▸ Task to complete
Each line below containing the word "group" needs to be shown.

▸ Raw data

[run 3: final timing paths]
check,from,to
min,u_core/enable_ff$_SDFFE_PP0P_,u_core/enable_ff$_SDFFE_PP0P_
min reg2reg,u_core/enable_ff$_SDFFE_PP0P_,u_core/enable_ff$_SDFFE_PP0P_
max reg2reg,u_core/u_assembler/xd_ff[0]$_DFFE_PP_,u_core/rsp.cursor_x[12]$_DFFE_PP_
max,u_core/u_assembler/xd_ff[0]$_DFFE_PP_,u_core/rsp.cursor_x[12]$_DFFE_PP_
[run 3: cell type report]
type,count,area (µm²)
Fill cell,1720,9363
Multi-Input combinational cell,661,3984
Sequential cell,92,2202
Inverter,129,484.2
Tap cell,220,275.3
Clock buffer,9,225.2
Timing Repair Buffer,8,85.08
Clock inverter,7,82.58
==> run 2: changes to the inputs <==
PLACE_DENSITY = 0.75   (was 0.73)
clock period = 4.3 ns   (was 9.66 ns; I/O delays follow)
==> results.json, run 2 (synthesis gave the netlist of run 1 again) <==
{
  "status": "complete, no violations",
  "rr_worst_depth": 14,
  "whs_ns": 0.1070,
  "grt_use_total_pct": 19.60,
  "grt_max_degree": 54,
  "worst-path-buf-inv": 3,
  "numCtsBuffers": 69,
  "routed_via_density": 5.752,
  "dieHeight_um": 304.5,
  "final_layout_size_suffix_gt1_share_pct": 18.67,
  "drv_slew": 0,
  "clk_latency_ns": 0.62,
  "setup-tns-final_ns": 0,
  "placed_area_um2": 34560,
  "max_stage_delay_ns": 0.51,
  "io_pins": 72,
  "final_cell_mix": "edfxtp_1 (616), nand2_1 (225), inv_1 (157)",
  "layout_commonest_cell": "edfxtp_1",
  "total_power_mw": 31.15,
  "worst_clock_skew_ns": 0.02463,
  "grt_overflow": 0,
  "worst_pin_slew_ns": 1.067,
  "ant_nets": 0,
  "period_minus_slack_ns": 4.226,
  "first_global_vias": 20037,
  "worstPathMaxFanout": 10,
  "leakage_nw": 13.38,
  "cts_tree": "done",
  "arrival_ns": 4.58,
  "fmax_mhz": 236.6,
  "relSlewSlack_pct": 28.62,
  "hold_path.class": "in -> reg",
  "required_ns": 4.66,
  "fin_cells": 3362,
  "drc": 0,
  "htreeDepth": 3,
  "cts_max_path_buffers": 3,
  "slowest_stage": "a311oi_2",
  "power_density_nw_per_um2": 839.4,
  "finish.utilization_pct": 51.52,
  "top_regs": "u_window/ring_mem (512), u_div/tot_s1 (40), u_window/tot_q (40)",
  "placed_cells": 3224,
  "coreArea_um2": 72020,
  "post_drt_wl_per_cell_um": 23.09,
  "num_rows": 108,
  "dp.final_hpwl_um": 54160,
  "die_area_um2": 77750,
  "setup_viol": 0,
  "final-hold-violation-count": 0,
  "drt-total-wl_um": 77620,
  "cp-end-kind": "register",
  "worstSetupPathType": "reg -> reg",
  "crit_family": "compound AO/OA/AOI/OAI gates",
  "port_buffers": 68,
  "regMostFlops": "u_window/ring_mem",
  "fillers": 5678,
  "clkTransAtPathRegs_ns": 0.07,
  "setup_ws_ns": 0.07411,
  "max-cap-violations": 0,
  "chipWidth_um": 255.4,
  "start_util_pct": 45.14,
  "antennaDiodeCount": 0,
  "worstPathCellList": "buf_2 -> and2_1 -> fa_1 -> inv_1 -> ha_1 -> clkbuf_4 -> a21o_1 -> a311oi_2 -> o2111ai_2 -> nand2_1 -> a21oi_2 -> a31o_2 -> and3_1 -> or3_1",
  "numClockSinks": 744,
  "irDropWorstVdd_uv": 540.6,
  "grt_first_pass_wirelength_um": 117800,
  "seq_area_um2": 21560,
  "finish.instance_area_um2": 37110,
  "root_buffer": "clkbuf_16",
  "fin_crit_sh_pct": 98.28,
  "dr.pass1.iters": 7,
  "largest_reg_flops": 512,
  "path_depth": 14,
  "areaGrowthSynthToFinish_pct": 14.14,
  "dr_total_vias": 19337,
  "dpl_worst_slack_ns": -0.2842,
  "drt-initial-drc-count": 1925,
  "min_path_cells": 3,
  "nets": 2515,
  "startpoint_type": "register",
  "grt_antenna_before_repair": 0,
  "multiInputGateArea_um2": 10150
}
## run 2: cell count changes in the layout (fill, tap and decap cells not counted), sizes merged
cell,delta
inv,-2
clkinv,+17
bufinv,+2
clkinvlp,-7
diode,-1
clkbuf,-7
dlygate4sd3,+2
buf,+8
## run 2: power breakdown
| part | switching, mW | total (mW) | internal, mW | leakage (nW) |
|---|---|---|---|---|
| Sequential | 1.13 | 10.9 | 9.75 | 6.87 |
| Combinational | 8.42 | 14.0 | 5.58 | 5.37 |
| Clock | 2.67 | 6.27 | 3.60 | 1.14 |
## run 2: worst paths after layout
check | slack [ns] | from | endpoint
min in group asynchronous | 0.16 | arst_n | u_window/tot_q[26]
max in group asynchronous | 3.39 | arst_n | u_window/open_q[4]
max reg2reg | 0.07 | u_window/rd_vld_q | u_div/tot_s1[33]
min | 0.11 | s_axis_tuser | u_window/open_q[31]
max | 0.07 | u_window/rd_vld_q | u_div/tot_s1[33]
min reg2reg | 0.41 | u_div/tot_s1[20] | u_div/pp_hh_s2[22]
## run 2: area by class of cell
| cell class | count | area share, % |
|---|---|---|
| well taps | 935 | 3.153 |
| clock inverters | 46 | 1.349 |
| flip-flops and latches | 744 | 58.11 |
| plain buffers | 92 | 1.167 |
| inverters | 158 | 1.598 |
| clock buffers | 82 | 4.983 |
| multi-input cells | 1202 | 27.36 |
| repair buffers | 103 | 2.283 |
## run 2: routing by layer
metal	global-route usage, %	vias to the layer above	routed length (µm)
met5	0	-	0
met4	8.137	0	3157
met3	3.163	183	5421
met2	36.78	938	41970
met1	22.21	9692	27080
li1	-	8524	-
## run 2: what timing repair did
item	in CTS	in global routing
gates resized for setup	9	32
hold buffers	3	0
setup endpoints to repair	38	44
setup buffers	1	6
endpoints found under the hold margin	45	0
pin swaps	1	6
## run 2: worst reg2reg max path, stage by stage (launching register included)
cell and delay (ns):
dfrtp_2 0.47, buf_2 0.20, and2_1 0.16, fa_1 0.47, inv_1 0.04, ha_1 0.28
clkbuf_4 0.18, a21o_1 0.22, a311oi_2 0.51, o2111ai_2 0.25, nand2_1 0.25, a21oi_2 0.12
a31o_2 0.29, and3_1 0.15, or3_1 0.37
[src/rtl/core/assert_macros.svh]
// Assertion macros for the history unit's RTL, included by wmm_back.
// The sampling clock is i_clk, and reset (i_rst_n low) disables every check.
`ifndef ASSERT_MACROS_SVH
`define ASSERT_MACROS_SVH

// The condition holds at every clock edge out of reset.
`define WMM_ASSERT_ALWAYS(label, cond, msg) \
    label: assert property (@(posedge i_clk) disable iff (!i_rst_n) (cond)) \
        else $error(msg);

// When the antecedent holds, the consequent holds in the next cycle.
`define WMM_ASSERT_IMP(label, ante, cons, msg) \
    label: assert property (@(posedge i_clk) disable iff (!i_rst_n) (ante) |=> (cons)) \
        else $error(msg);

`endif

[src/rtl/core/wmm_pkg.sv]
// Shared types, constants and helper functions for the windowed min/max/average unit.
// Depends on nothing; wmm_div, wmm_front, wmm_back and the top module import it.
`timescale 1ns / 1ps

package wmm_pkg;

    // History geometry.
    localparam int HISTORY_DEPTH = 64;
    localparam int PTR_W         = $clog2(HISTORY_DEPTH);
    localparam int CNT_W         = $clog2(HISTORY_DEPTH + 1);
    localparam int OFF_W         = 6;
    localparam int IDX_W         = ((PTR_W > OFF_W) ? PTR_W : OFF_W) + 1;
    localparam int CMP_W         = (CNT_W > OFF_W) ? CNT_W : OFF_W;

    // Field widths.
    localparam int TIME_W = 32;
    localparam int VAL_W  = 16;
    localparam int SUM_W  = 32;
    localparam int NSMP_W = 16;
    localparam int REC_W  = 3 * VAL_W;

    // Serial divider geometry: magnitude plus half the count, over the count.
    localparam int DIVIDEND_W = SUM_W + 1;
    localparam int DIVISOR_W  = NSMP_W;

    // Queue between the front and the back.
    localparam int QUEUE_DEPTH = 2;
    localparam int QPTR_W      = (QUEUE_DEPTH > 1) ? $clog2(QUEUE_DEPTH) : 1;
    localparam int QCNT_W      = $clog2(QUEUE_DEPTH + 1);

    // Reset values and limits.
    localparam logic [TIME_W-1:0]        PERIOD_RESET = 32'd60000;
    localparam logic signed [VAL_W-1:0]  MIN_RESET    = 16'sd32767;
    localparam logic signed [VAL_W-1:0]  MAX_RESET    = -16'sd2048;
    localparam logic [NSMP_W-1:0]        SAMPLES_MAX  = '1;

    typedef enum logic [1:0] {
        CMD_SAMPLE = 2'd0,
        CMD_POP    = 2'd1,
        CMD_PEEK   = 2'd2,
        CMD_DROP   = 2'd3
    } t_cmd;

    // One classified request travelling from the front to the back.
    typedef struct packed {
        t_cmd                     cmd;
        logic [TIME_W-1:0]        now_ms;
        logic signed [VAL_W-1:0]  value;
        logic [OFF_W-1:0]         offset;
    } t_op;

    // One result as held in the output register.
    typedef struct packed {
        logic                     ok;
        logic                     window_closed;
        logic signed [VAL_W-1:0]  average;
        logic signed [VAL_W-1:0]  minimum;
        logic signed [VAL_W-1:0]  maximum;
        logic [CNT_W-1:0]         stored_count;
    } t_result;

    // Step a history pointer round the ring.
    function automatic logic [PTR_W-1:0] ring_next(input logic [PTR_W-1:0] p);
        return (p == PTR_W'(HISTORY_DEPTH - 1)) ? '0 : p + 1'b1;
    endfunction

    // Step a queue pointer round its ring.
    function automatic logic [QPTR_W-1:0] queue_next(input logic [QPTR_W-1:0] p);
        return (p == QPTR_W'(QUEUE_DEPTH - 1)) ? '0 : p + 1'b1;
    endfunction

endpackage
...
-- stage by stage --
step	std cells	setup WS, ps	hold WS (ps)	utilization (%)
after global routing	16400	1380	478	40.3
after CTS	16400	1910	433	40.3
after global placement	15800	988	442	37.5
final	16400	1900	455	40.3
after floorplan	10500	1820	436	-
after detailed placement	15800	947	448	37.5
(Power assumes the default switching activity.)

▸ Your solution
min in group asynchronous | 0.16 | arst_n | u_window/tot_q[26]
max in group asynchronous | 3.39 | arst_n | u_window/open_q[4]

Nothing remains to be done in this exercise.